What i want to do is allow the user to upload a CSS file/pure CSS, take this file or raw CSS and put it into the CDN, i then will give the user a unique link to their file, so they can do something like <link rel="stylesheet" href="http://myCDN.com/uniquelink.css">
and for the file to be outputted as valid CSS. This is relatively simple, but i need to track how many requests are made to the file for charging purposes. How can i do this without getting them to go through a PHP script first (which defeats the object of giving them a speedy CDN link)?
Any advice welcome.
Upvotes: 1
Views: 993
Reputation: 4029
I'm gunna have to agree with Blair McMillan, your best bet is to find a CDN that'll let you check access logs.

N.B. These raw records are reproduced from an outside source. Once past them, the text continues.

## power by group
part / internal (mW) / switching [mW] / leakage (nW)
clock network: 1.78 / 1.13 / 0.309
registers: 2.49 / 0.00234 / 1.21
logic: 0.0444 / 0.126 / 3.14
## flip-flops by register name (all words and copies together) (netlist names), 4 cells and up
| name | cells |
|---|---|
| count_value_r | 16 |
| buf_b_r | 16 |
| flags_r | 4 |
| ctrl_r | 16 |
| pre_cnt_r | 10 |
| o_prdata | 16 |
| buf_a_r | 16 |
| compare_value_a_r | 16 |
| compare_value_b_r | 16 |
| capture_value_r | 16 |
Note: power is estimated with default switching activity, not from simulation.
--- config.mk ---
export PLATFORM = sky130hd
export DESIGN_NAME = oms_top
export DESIGN_NICKNAME = d
export VERILOG_FILES = /design/src/oms_pkg.sv /design/src/oms_top.sv /design/src/oms_mode_latch.sv
export VERILOG_INCLUDE_DIRS = /design/src
export SDC_FILE = /design/constraint.sdc
export NUM_CORES = 1
export LEC_CHECK = 0
export ABC_CLOCK_PERIOD_IN_PS = 2900
export BUFFER_PORTS_ARGS = -buffer_cell sky130_fd_sc_hd__buf_4
export CORE_MARGIN = 1.5
export CORE_UTILIZATION = 23
export CTS_CLUSTER_SIZE = 16
export DETAILED_ROUTE_END_ITERATION = 16
export PLACE_DENSITY_LB_ADDON = 0.25
export SYNTH_ARGS = -nofsm -noshare
export SYNTH_HDL_FRONTEND = slang
export SYNTH_SLANG_ARGS = --single-unit
--- constraint.sdc ---
create_clock -name i_ref_clk -period 2.9 [get_ports i_ref_clk]
set_input_delay 0 -clock i_ref_clk [delete_from_list [all_inputs] [get_ports i_ref_clk]]
set_output_delay 0 -clock i_ref_clk [all_outputs]
set_load 0.01 [all_outputs]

Though if that's really not an option, something you could try is CSS's @import feature. At the top of your CSS, add @import url("http://host.example.com/path-to-tracking-script.php?id=383");
And that should trigger a request to your tracking script. (You'll obviously not be able to get the HTTP REFERER if you're after that. [edit: since it'll always be your CSS file, not the page that loaded the css file]) Though I'm not aware of what kind of affect that might have on load performance, but it might be worth testing if you don't want to change CDNs.
Upvotes: 1
Reputation: 20102
instead of giving the real link to the user, create a page on your server that logs the request and then redirects to the real link.
An example:
user loads a css file to the CDN and the CDN gives you the link:
www.myCDN.com/?id=123
instead of giving this url directly to your user, you could give him something like:
www.mysite.com/track_css.php?url=www.myCDN.com%2F%3Fid%3D123
or if you want to, you could save the CDN link into a Database and identify it using an id, so the url would be something like
www.mysite.com/track_css.php?file_id=123
In the track_css.php you can save any information you want (IP's, date, user-agent, etc) and after, redirect to the real file in the cdn... or maybe retreive the content and display it directly
Hope this helps
EDIT: Didn't see the "without getting them to go through a PHP script first", =P so, never mind
Upvotes: 0
Reputation: 5349
If you rule out intermediate scripts that you control then I believe your only option is using normal stats that read the server logs. Meaning that you (or someone here might know of one) need to find a CDN provider that does support tracking (or web stats that you can access).